Frente a tales dicotomías, me gustaría pensar que la noción de comentario de obras de arte es consistente
con una estética en que las tres estéticas (de lo bello, de la expresión, del señalamiento) son plenamente
compatibles y complementarias entre sí.
En la estética que imagino la obra de arte se constituye en un acto de señalamiento que, como tal, no es
absoluto, que está sometido a algún grado de arbitrio, en que el sujeto que señala es lo que hasta aquí he
llamado “público culto”, pero que debería ser considerado más bien, de un modo conceptual, como el pueblo.
Aquello que es pueblo precisamente, y de manera simétrica, entre muchas otras cosas, por ese acto de
señalamiento a través del cual se pone a sí mismo en el elemento de la representación.
Pero, a la vez, aquello que es señalado en la obra es precisamente lo bello que, dado el arbitrio que pesa
sobre su determinación, resultaría una cualidad histórica, situada, relativa al menos al contexto social en que
es distinguida. El sujeto de ese señalamiento de lo bello, el pueblo, reconoce como belleza su propio espíritu,
puesto en el elemento material de la obra. Lo bello, en este caso, sería una sustancia, real, objetiva, universal,
pero a la vez, sería el producto de una realidad construida, una objetividad objetivada, una universalidad que
no es sino un horizonte de universalidad posible.

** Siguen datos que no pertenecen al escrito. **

--- src/flat_wrapper.sv ---
// flat-port wrapper written by rule: the top's interface ports become plain ports
module bus_arbiter_flat 
  (clock, i_rst_n, i_pa_request, i_pa_address, o_pa_ready, o_pa_rdata, i_pb_request, i_pb_rw, i_pb_address, i_pb_wdata, o_pb_ready, o_pb_rdata, i_pc_request, i_pc_rw, i_pc_address, i_pc_wdata, o_pc_ready, o_pc_rdata, bus_request, bus_rw, bus_address, bus_wdata, bus_rdata, bus_ready);
  soc_bus_if bus_i ();
  input  logic clock;
  input  logic i_rst_n;
  input  logic i_pa_request;
  input  soc_bus_pkg::bus_addr_t i_pa_address;
  output logic o_pa_ready;
  output soc_bus_pkg::bus_data_t o_pa_rdata;
  input  logic i_pb_request;
  input  logic i_pb_rw;
  input  soc_bus_pkg::bus_addr_t i_pb_address;
  input  soc_bus_pkg::bus_data_t i_pb_wdata;
  output logic o_pb_ready;
  output soc_bus_pkg::bus_data_t o_pb_rdata;
  input  logic i_pc_request;
  input  logic i_pc_rw;
  input  soc_bus_pkg::bus_addr_t i_pc_address;
  input  soc_bus_pkg::bus_data_t i_pc_wdata;
  output logic o_pc_ready;
  output soc_bus_pkg::bus_data_t o_pc_rdata;
  output wire logic [$bits(bus_i.request)-1:0] bus_request;
  output wire logic [$bits(bus_i.rw)-1:0] bus_rw;
  output wire logic [$bits(bus_i.address)-1:0] bus_address;
  output wire logic [$bits(bus_i.wdata)-1:0] bus_wdata;
  input wire logic [$bits(bus_i.rdata)-1:0] bus_rdata;
  input wire logic [$bits(bus_i.ready)-1:0] bus_ready;
  assign bus_request = bus_i.request;
  assign bus_rw = bus_i.rw;
  assign bus_address = bus_i.address;
  assign bus_wdata = bus_i.wdata;
  assign bus_i.rdata = bus_rdata;
  assign bus_i.ready = bus_ready;
  bus_arbiter u_core (.clock(clock), .i_rst_n(i_rst_n), .i_pa_request(i_pa_request), .i_pa_address(i_pa_address), .o_pa_ready(o_pa_ready), .o_pa_rdata(o_pa_rdata), .i_pb_request(i_pb_request), .i_pb_rw(i_pb_rw), .i_pb_address(i_pb_address), .i_pb_wdata(i_pb_wdata), .o_pb_ready(o_pb_ready), .o_pb_rdata(o_pb_rdata), .i_pc_request(i_pc_request), .i_pc_rw(i_pc_rw), .i_pc_address(i_pc_address), .i_pc_wdata(i_pc_wdata), .o_pc_ready(o_pc_ready), .o_pc_rdata(o_pc_rdata), .bus(bus_i));
endmodule
==> src/flat_wrapper.sv <==
// flat-port wrapper written by rule: the top's interface ports become plain ports
module bus_decoder_flat import soc_bus_pkg::*; import soc_map_pkg::*;
  (clock, i_rst_n, o_fault, bus_request, bus_rw, bus_address, bus_wdata, bus_rdata, bus_ready, ram_request, ram_rw, ram_address, ram_wdata, ram_rdata, ram_ready, mmio_request, mmio_rw, mmio_address, mmio_wdata, mmio_rdata, mmio_ready);
  soc_bus_if bus_i ();
  soc_bus_if ram_i ();
  soc_bus_if mmio_i ();
  input  logic clock;
  input  logic i_rst_n;
  output logic o_fault;
  input wire logic [$bits(bus_i.request)-1:0] bus_request;
  input wire logic [$bits(bus_i.rw)-1:0] bus_rw;
  input wire logic [$bits(bus_i.address)-1:0] bus_address;
  input wire logic [$bits(bus_i.wdata)-1:0] bus_wdata;
  output wire logic [$bits(bus_i.rdata)-1:0] bus_rdata;
  output wire logic [$bits(bus_i.ready)-1:0] bus_ready;
  output wire logic [$bits(ram_i.request)-1:0] ram_request;
  output wire logic [$bits(ram_i.rw)-1:0] ram_rw;
  output wire logic [$bits(ram_i.address)-1:0] ram_address;
  output wire logic [$bits(ram_i.wdata)-1:0] ram_wdata;
  input wire logic [$bits(ram_i.rdata)-1:0] ram_rdata;
  input wire logic [$bits(ram_i.ready)-1:0] ram_ready;
  output wire logic [$bits(mmio_i.request)-1:0] mmio_request;
  output wire logic [$bits(mmio_i.rw)-1:0] mmio_rw;
  output wire logic [$bits(mmio_i.address)-1:0] mmio_address;
  output wire logic [$bits(mmio_i.wdata)-1:0] mmio_wdata;
  input wire logic [$bits(mmio_i.rdata)-1:0] mmio_rdata;
  input wire logic [$bits(mmio_i.ready)-1:0] mmio_ready;
  assign bus_i.request = bus_request;
  assign bus_i.rw = bus_rw;
  assign bus_i.address = bus_address;
  assign bus_i.wdata = bus_wdata;
  assign bus_rdata = bus_i.rdata;
  assign bus_ready = bus_i.ready;
  assign ram_request = ram_i.request;
  assign ram_rw = ram_i.rw;
  assign ram_address = ram_i.address;
  assign ram_wdata = ram_i.wdata;
  assign ram_i.rdata = ram_rdata;
  assign ram_i.ready = ram_ready;
  assign mmio_request = mmio_i.request;
  assign mmio_rw = mmio_i.rw;
  assign mmio_address = mmio_i.address;
  assign mmio_wdata = mmio_i.wdata;
  assign mmio_i.rdata = mmio_rdata;
  assign mmio_i.ready = mmio_ready;
  bus_decoder u_core (.clock(clock), .i_rst_n(i_rst_n), .bus(bus_i), .ram(ram_i), .mmio(mmio_i), .o_fault(o_fault));
endmodule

La trascendencia de la obra de arte, en que un pueblo objetiva su esencia, no sería así sino la proyección
inmanente a su historia, de sus posibilidades. En lo bello un pueblo pone sus esperanzas, la idealidad de la
reconciliación posible, el horizonte de las luchas que su vida tiene pendientes. Lo que comentamos, cuando
compartimos una obra de arte, nunca es ajeno a esas esperanzas, a esas luchas.